= SOURCE MATERIAL =
==> src/design/rfe_pkg.sv <==
package rfe_pkg;

  // Screen geometry
  localparam int SCREEN_W = 640;
  localparam int SCREEN_H = 480;

  // Column / row index widths and edge widths (an edge may equal the screen size)
  localparam int XW = $clog2(SCREEN_W);
  localparam int YW = $clog2(SCREEN_H);
  localparam int CW = $clog2(SCREEN_W + 1);
  localparam int RW = $clog2(SCREEN_H + 1);

  // Pixel memory
  localparam int MEM_D = SCREEN_W * SCREEN_H;
  localparam int AW    = $clog2(MEM_D);

  // Fixed field widths of the channels
  localparam int REQ_W = 3;
  localparam int POS_W = 13;
  localparam int PIX_W = 16;
  localparam int BXW   = 10;
  localparam int BYW   = 9;

  // Signed width for clipping sums of two position fields
  localparam int EW = POS_W + 2;

  // Command queue depth, power of two
  localparam int Q_DEPTH = 2;
  localparam int QAW     = $clog2(Q_DEPTH);

  // Request codes
  localparam logic [REQ_W-1:0] REQ_PIXEL   = 3'd0;
  localparam logic [REQ_W-1:0] REQ_FILL    = 3'd1;
  localparam logic [REQ_W-1:0] REQ_CLEAR   = 3'd2;
  localparam logic [REQ_W-1:0] REQ_PATTERN = 3'd3;
  localparam logic [REQ_W-1:0] REQ_MARK    = 3'd4;
  localparam logic [REQ_W-1:0] REQ_TAKE    = 3'd5;
  localparam logic [REQ_W-1:0] REQ_READ    = 3'd6;

  // Test pattern: color bars over the top rows, grey ramp below
  localparam int PAT_SPLIT = (SCREEN_H * 2) / 3;
  localparam int BAR_W     = SCREEN_W / 8;
  localparam int BAR_SH    = XW + $clog2(BAR_W);
  localparam longint BAR_M = ((longint'(1) << BAR_SH) + BAR_W - 1) / BAR_W;
  localparam int BAR_MW    = $clog2(BAR_M + 1);
  localparam int BAR_QW    = 4;
  localparam int BAR_LAST  = 7;

  localparam int GREY_D     = SCREEN_W - 1;
  localparam int GREY_SH    = XW + 8 + $clog2(GREY_D);
  localparam longint GREY_K = 255 * (((longint'(1) << GREY_SH) + GREY_D - 1) / GREY_D);
  localparam int GREY_KW    = $clog2(GREY_K + 1);

  localparam logic [PIX_W-1:0] BAR_COLORS [8] = '{
    16'hFFFF, 16'hFFE0, 16'h07FF, 16'h07E0, 16'hF81F, 16'hF800, 16'h001F, 16'h0000
  };

  // Operation handed from front to back
  typedef enum logic [1:0] {
    OP_NONE,
    OP_DRAW,
    OP_READ,
    OP_TAKE
  } op_t;

  typedef struct packed {
    op_t              op;
    logic             grow;
    logic             pat;
    logic [CW-1:0]    left;
    logic [CW-1:0]    right;
    logic [RW-1:0]    top;
    logic [RW-1:0]    bottom;
    logic [PIX_W-1:0] color;
  } cmd_t;

  // Test pattern value of one pixel; divisions by constants done as
  // exact reciprocal multiplies
  function automatic logic [PIX_W-1:0] pattern_rgb565(input logic [XW-1:0] x,
                                                       input logic [YW-1:0] y);
    logic [XW+BAR_MW-1:0]  bprod;
    logic [BAR_QW-1:0]     bq;
    logic [2:0]            bi;
    logic [XW+GREY_KW-1:0] gprod;
    logic [7:0]            g;
    logic [PIX_W-1:0]      v;
    bprod = (XW+BAR_MW)'(x) * (XW+BAR_MW)'(BAR_M);
    bq    = BAR_QW'(bprod >> BAR_SH);
    bi    = (bq > BAR_QW'(BAR_LAST)) ? 3'(BAR_LAST) : bq[2:0];
    gprod = (XW+GREY_KW)'(x) * (XW+GREY_KW)'(GREY_K);
    g     = 8'(gprod >> GREY_SH);
    if (y < YW'(PAT_SPLIT)) begin
      v = BAR_COLORS[bi];
    end else begin
      v = {g[7:3], g[7:2], g[7:3]};
    end
    return v;
  endfunction

endpackage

= REQUIRED ACTION =
Could you set down, word for word, only the lines above from the line with "localparam logic [REQ_W-1:0] REQ_TAKE" to the line with "localparam int BAR_W", including both?

= SOLUTION TO THIS PROBLEM =
  localparam logic [REQ_W-1:0] REQ_TAKE    = 3'd5;
  localparam logic [REQ_W-1:0] REQ_READ    = 3'd6;

  // Test pattern: color bars over the top rows, grey ramp below
  localparam int PAT_SPLIT = (SCREEN_H * 2) / 3;
  localparam int BAR_W     = SCREEN_W / 8;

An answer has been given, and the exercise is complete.